▶ _WORK REQUIRED_: From the records below, extract only the lines running from the line with "Static leakage ... 0.126 nW" to the line with "Fraction of the", both lines included, reproducing them exactly.

___ INFORMATION SUPPLIED

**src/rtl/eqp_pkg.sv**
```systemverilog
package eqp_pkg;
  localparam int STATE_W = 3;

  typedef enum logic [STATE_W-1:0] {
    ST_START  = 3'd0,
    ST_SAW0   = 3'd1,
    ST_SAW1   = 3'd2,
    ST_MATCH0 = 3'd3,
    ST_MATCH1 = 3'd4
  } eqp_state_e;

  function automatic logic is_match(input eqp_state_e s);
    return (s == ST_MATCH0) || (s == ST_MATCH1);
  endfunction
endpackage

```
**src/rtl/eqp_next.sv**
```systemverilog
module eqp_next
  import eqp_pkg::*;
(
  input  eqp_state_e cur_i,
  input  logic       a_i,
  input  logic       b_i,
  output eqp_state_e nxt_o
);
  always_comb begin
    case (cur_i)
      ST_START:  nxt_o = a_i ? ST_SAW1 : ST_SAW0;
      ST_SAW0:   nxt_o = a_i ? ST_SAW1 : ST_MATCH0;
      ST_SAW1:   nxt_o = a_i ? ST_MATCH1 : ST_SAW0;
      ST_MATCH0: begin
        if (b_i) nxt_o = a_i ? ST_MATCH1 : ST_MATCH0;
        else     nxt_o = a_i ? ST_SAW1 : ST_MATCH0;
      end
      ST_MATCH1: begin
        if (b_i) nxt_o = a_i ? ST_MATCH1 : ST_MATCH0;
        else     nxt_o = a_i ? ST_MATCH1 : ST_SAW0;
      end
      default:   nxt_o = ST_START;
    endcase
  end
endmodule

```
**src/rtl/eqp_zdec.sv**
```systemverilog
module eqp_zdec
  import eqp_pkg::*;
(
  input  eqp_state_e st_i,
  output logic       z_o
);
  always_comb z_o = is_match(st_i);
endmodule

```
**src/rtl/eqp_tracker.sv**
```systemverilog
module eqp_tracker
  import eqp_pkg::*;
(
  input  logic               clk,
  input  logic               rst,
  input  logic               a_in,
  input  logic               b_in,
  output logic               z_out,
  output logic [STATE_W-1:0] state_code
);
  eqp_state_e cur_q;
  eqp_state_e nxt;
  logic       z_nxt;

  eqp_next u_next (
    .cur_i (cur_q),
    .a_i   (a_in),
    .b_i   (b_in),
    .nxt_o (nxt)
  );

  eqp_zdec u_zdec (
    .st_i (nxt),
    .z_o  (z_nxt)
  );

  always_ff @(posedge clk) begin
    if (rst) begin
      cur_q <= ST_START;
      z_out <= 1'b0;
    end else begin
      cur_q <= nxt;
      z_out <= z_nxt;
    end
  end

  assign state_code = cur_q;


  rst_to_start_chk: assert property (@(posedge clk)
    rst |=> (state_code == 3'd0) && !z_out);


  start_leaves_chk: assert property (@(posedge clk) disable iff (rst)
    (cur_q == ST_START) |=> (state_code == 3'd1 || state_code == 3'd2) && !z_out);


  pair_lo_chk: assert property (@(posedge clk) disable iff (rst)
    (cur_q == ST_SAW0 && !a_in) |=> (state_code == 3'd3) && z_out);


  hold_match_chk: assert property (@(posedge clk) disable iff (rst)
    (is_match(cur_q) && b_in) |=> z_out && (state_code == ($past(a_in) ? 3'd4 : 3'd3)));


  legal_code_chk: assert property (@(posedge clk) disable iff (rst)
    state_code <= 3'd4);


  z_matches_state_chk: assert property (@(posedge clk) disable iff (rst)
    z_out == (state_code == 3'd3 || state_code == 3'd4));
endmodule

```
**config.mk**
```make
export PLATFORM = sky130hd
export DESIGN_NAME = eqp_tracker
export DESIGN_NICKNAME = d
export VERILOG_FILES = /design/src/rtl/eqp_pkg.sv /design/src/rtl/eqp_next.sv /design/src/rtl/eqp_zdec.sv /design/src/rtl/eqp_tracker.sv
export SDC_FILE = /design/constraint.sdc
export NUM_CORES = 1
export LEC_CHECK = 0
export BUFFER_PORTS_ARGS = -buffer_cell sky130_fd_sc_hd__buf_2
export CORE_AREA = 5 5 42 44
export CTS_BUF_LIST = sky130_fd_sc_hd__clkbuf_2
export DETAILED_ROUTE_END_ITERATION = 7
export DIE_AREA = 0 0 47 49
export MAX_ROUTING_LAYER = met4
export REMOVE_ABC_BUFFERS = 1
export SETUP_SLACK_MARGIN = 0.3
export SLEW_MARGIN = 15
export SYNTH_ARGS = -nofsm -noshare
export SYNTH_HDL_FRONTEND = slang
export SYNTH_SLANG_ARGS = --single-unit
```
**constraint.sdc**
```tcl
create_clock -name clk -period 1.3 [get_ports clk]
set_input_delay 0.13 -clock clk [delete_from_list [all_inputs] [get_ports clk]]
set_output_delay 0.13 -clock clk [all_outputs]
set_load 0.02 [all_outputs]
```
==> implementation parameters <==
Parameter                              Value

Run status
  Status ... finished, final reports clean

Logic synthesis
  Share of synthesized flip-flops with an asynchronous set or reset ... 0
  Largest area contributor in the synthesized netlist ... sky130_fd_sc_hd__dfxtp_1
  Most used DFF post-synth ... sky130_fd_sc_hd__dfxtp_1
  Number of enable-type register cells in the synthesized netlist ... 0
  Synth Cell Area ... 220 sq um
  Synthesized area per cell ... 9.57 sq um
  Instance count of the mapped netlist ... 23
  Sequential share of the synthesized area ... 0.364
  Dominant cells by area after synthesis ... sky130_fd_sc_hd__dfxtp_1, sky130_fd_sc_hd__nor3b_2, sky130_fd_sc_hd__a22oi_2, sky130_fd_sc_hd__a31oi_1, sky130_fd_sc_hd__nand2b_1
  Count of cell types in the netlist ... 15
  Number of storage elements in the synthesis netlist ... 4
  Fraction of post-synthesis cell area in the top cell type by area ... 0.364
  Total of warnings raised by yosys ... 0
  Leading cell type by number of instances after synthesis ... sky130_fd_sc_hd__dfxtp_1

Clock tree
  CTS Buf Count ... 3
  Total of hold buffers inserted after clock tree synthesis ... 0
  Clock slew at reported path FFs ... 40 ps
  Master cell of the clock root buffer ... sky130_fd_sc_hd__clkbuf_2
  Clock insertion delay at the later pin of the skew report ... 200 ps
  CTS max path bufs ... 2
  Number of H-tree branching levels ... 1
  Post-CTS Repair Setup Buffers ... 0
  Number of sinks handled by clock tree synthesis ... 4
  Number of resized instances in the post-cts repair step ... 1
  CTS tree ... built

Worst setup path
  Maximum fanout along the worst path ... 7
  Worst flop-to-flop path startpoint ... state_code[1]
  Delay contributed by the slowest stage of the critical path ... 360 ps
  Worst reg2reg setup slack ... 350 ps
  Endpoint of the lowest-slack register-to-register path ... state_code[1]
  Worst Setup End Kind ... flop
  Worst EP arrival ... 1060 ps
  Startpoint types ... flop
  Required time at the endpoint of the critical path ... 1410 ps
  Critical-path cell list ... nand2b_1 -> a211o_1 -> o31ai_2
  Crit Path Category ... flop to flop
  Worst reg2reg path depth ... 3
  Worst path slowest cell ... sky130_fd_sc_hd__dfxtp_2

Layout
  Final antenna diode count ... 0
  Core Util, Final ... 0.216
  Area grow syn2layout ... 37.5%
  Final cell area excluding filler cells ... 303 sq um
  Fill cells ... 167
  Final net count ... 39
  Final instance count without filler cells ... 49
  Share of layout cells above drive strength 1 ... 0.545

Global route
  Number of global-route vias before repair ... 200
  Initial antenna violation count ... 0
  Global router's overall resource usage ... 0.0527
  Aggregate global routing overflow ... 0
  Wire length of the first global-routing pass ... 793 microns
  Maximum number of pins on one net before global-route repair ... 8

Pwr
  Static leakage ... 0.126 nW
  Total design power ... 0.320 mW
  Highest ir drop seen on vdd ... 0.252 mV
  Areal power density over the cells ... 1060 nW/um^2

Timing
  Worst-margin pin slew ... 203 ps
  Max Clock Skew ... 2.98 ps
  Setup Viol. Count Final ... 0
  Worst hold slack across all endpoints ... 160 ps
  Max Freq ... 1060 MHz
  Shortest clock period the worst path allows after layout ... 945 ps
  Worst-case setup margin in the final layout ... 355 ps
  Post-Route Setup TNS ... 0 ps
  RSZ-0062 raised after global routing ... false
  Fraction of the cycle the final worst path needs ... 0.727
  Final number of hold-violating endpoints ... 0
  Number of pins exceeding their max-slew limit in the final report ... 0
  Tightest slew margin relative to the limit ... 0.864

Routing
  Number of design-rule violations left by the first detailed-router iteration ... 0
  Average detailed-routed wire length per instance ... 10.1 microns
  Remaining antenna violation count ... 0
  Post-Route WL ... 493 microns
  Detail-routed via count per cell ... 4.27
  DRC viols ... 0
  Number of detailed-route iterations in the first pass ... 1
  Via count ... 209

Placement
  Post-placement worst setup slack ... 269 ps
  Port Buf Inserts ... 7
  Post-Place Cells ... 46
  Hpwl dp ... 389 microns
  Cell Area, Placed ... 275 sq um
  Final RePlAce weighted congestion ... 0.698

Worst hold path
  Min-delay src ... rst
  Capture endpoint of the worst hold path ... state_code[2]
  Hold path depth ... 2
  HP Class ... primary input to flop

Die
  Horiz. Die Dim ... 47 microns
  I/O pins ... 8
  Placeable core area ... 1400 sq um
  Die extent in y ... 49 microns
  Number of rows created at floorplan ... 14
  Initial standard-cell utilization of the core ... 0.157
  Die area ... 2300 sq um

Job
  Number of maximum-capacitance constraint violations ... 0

______

▶ _RESPONSE FOR THIS EXERCISE_:
  Static leakage ... 0.126 nW
  Total design power ... 0.320 mW
  Highest ir drop seen on vdd ... 0.252 mV
  Areal power density over the cells ... 1060 nW/um^2

Timing
  Worst-margin pin slew ... 203 ps
  Max Clock Skew ... 2.98 ps
  Setup Viol. Count Final ... 0
  Worst hold slack across all endpoints ... 160 ps
  Max Freq ... 1060 MHz
  Shortest clock period the worst path allows after layout ... 945 ps
  Worst-case setup margin in the final layout ... 355 ps
  Post-Route Setup TNS ... 0 ps
  RSZ-0062 raised after global routing ... false
  Fraction of the cycle the final worst path needs ... 0.727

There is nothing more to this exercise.